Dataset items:
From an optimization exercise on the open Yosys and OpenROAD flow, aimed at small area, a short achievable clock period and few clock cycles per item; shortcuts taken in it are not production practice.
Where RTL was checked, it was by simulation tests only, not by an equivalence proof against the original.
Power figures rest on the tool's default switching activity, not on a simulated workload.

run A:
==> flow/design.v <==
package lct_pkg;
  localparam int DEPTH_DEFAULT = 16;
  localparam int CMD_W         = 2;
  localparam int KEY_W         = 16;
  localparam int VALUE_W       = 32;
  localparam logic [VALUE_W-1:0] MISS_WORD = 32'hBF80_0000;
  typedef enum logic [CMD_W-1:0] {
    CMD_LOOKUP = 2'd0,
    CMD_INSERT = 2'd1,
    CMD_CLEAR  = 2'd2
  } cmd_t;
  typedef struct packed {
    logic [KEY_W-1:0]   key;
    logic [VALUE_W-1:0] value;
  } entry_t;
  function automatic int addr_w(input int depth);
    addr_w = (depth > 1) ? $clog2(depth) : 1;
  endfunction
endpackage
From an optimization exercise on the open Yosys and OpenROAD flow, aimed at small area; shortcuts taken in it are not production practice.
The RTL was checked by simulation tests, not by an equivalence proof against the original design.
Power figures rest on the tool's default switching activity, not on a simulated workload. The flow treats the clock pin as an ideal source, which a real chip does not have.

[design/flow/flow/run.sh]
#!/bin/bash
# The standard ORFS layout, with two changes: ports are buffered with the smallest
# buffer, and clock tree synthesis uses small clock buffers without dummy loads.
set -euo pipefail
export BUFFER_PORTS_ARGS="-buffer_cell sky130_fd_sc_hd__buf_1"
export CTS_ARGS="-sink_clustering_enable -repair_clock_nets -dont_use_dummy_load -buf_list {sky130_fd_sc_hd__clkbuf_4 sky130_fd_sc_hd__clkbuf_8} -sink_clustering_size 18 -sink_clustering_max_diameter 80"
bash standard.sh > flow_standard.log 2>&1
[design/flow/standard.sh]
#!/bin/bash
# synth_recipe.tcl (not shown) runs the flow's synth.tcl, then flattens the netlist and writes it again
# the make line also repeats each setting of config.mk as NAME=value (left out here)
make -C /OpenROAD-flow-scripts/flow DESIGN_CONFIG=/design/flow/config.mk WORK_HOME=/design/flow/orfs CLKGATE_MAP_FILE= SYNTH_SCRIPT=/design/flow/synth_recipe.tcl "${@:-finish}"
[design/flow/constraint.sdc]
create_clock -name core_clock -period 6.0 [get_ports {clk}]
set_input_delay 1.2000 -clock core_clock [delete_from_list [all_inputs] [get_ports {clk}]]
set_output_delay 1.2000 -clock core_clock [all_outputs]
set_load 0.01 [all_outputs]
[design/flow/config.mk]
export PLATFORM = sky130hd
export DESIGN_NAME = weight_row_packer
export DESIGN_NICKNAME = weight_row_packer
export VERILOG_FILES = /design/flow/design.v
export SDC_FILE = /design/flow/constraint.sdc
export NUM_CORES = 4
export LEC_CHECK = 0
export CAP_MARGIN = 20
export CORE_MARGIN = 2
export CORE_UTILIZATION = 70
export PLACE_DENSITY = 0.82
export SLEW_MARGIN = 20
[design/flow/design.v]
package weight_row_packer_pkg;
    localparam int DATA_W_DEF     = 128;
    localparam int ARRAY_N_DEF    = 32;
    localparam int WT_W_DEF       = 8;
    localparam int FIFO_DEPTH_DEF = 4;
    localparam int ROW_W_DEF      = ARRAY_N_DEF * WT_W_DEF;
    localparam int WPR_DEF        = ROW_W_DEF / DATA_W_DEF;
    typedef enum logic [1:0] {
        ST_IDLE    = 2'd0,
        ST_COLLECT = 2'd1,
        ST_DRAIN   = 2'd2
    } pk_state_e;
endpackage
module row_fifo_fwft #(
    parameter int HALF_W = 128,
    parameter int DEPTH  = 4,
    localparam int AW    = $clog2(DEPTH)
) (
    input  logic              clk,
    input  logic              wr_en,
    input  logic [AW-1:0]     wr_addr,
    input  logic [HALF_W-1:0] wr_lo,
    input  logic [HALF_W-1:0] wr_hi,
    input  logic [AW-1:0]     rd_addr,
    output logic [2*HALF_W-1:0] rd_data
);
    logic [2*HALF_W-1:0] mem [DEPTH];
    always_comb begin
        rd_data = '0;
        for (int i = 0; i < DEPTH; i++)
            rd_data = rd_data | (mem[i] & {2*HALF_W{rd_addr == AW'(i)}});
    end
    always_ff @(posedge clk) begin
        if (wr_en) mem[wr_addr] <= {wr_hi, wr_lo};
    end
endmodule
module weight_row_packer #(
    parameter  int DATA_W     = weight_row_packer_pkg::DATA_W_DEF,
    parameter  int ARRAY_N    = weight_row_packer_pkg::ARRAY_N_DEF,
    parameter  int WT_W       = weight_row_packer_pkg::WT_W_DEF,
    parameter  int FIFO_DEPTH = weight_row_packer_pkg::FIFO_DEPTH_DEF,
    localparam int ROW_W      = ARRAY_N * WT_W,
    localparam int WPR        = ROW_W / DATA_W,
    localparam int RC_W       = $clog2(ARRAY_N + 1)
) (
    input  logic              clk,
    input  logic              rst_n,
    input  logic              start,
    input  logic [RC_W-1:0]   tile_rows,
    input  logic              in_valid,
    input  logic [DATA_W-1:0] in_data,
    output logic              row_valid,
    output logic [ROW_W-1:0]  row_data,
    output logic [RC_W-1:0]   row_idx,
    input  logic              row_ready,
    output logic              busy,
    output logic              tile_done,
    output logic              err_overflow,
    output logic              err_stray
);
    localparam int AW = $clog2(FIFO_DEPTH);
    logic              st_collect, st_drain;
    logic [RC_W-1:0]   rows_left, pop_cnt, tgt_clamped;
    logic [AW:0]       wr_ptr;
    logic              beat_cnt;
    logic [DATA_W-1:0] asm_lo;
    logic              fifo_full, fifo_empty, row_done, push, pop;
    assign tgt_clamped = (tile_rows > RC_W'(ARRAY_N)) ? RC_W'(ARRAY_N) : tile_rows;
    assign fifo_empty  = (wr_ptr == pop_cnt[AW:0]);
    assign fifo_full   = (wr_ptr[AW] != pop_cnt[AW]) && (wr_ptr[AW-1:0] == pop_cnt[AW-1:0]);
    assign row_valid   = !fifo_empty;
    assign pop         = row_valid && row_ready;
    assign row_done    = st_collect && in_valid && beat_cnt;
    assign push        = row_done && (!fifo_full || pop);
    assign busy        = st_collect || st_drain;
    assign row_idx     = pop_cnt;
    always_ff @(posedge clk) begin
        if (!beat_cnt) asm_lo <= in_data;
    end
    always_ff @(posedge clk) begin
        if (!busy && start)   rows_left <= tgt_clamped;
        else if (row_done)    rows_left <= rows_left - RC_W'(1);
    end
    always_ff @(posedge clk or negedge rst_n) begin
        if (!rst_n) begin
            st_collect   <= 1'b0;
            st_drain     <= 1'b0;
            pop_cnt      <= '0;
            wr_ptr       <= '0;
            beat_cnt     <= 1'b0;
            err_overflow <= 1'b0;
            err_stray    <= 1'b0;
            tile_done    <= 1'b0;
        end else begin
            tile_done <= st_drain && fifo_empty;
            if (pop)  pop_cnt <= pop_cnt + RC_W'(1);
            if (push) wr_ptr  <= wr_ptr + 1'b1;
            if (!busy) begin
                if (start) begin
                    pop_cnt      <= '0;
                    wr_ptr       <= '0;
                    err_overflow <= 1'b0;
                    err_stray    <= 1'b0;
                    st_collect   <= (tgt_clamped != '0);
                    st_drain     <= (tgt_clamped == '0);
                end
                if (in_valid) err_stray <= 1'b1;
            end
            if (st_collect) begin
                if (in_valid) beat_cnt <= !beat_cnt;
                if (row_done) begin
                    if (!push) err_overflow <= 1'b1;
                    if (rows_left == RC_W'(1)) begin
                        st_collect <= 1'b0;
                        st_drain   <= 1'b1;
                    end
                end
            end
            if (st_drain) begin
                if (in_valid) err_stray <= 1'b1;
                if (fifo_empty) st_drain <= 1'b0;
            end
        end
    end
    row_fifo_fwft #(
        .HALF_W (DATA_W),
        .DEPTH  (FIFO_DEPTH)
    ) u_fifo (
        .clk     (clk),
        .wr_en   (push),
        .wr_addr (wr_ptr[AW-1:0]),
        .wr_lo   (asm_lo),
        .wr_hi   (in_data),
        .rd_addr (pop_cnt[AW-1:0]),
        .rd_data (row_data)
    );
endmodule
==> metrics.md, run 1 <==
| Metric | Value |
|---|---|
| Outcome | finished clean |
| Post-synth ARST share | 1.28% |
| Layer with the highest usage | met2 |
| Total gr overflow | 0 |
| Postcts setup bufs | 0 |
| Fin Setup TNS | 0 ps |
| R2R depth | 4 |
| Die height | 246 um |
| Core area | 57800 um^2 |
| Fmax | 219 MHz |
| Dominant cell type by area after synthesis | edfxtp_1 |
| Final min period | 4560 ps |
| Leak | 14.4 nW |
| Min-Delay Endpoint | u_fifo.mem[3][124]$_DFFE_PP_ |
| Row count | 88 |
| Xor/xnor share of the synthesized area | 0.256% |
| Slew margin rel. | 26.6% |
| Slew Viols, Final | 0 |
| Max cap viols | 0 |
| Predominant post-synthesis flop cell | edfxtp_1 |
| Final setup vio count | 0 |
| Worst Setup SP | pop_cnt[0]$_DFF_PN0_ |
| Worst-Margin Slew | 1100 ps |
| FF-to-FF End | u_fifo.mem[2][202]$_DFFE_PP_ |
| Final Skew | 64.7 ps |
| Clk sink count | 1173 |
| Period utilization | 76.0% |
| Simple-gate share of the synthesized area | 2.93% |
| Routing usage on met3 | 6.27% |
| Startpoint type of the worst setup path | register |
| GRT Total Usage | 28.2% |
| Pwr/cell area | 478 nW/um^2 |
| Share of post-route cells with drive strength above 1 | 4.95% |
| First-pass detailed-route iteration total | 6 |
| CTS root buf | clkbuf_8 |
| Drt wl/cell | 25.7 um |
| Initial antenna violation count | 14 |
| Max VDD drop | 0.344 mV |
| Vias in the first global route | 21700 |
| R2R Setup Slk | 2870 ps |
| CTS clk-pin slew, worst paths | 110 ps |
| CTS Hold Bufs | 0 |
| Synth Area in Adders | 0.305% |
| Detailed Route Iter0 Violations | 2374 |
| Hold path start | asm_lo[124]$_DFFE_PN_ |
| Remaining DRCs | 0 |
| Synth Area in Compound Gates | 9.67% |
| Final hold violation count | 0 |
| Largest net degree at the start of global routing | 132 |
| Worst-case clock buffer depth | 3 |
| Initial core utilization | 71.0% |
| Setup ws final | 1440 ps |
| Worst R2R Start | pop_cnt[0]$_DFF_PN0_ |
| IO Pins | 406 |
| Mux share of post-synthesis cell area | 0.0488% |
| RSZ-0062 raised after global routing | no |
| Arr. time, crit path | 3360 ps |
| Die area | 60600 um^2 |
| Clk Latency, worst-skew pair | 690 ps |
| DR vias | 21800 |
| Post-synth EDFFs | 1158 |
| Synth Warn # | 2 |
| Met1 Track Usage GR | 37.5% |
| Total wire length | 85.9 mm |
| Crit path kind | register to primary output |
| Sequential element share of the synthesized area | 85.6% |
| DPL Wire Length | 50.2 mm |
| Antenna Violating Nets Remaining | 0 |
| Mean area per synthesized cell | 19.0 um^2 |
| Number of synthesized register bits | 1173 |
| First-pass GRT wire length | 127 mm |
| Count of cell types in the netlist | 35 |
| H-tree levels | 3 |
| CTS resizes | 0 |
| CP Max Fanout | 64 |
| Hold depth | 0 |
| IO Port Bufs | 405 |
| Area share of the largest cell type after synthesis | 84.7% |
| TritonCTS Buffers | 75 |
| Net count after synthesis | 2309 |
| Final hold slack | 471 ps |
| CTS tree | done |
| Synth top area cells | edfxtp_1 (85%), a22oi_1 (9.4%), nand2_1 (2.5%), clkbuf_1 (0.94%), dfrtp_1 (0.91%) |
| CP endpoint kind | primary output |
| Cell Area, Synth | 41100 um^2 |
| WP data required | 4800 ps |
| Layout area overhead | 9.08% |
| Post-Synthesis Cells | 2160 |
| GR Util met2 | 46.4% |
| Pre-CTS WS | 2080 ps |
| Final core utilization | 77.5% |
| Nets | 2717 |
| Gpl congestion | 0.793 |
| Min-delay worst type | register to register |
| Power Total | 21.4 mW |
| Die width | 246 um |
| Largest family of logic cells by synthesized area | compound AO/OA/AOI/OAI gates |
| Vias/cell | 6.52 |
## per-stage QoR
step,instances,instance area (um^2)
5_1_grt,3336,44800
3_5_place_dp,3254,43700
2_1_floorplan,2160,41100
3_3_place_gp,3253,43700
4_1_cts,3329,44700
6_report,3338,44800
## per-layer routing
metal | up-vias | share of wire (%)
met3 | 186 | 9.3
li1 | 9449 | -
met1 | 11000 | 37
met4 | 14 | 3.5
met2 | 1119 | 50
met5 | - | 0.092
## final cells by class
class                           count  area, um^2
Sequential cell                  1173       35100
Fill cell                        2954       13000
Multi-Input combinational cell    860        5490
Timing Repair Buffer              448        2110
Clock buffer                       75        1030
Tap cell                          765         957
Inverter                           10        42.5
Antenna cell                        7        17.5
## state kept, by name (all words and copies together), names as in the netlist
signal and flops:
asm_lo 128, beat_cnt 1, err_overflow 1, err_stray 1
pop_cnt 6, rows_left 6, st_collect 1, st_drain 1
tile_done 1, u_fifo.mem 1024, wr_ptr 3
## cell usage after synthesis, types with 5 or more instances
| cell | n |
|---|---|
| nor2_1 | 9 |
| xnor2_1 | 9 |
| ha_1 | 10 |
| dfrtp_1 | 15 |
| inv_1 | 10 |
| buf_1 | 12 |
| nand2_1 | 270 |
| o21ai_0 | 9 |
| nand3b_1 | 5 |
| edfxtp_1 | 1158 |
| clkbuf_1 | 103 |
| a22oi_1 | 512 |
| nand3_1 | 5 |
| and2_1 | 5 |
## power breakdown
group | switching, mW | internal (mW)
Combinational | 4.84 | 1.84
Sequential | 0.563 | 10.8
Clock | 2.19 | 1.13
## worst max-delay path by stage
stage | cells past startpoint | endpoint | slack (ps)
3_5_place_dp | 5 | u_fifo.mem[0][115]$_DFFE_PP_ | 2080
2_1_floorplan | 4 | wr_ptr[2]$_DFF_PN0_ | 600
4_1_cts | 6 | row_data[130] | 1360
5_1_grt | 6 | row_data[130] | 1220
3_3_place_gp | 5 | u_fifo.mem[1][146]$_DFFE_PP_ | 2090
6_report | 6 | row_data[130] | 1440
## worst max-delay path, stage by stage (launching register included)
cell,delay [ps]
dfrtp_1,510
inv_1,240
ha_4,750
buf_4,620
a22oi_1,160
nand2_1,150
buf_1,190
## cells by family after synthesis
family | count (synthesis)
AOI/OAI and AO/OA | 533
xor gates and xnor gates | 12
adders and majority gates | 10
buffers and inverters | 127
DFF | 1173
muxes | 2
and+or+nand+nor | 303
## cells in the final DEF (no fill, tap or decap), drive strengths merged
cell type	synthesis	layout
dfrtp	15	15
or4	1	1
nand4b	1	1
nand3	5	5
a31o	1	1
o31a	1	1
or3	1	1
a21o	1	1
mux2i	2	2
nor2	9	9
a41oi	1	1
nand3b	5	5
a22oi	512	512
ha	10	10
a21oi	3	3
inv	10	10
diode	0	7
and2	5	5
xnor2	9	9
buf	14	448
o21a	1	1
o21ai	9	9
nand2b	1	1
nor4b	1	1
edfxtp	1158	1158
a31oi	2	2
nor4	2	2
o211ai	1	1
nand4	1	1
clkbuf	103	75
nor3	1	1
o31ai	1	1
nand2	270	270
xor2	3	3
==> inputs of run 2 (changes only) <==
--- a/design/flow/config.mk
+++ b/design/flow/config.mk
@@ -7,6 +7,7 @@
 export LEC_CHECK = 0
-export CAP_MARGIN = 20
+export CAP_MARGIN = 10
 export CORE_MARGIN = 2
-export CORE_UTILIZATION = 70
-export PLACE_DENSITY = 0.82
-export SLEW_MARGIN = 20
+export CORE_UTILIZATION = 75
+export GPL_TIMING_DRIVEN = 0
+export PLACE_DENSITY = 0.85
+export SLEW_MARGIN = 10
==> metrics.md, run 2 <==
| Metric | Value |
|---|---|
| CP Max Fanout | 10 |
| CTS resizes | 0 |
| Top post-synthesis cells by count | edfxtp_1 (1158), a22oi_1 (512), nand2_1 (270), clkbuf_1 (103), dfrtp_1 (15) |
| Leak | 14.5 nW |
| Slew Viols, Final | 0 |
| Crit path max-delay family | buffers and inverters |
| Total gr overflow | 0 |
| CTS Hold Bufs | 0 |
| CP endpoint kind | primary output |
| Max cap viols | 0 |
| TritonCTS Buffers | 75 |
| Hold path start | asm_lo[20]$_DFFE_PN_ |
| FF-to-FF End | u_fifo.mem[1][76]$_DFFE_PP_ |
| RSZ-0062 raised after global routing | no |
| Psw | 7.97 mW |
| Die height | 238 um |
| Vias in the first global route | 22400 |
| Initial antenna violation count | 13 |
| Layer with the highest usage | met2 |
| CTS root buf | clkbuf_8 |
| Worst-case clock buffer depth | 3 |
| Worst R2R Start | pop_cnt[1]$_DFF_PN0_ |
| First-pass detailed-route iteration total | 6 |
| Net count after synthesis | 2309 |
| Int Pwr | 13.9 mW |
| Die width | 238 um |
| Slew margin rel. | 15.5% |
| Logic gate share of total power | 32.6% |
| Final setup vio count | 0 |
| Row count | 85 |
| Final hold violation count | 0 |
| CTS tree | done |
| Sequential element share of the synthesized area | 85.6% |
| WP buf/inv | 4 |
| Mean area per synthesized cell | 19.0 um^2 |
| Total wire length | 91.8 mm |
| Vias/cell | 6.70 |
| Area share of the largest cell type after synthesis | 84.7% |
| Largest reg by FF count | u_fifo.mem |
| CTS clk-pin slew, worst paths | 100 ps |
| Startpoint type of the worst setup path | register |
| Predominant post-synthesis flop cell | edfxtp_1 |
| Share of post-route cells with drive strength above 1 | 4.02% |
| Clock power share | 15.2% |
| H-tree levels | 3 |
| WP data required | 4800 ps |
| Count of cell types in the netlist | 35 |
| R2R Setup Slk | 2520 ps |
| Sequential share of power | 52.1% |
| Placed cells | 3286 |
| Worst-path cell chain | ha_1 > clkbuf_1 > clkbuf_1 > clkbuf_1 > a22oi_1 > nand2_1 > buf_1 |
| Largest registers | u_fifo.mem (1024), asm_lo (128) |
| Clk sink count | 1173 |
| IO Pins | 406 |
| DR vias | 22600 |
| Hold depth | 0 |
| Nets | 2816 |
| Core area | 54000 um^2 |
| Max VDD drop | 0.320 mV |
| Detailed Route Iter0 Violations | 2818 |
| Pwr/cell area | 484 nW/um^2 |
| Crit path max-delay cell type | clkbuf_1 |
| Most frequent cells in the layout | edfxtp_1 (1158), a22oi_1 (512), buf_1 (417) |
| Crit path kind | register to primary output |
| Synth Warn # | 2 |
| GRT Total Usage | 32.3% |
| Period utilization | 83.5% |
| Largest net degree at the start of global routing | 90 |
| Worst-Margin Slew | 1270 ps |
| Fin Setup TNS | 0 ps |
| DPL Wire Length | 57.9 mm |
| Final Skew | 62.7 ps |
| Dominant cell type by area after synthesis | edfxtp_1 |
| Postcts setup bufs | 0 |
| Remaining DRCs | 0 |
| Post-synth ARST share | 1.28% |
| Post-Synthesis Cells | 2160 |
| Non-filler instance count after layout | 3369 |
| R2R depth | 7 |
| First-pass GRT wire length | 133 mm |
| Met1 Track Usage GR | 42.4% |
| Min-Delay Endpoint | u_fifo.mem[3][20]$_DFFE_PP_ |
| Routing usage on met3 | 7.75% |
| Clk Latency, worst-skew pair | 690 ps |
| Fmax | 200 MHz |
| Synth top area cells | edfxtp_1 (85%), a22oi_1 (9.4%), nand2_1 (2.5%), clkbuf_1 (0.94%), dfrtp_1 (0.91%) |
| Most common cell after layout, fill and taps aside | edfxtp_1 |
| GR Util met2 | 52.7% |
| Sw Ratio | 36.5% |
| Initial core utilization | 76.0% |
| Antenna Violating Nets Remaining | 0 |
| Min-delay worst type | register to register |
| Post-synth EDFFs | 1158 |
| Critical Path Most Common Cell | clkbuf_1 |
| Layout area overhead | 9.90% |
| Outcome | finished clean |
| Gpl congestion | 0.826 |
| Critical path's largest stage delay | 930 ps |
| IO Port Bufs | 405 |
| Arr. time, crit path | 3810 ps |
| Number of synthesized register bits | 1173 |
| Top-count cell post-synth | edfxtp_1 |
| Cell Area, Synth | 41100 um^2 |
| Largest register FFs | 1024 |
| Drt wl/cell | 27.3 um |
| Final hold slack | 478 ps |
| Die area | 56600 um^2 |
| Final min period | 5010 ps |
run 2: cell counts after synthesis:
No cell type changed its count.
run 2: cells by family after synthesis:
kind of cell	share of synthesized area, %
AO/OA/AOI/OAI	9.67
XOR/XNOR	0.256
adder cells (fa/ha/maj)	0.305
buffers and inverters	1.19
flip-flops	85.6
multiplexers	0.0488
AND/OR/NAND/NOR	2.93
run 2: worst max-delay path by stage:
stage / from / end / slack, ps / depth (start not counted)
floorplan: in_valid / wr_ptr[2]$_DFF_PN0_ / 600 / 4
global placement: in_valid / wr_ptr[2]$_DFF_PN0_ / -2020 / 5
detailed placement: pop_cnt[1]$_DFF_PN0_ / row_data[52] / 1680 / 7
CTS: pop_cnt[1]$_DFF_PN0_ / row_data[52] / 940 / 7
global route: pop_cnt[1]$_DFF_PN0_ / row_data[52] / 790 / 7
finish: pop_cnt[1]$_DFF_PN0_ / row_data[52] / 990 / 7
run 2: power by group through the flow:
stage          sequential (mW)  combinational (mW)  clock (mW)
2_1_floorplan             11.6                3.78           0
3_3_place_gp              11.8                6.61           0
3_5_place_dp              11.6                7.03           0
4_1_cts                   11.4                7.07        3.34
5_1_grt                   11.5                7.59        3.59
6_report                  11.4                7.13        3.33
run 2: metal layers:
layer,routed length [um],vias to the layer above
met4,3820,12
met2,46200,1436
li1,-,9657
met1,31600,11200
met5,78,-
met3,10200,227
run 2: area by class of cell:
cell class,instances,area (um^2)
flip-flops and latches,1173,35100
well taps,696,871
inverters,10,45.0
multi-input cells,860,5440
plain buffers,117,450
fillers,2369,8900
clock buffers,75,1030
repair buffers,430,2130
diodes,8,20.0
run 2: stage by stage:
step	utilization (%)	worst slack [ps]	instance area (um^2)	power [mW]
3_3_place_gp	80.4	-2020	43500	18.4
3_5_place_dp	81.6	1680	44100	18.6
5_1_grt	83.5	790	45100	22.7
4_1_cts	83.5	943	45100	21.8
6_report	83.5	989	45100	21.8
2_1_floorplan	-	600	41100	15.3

§ EXERCISE BRIEF
Restate, word for word and with nothing added, the lines from the beginning of the records above through the line that contains "Where RTL was".

§ EXERCISE SOLUTION
From an optimization exercise on the open Yosys and OpenROAD flow, aimed at small area, a short achievable clock period and few clock cycles per item; shortcuts taken in it are not production practice.
Where RTL was checked, it was by simulation tests only, not by an equivalence proof against the original.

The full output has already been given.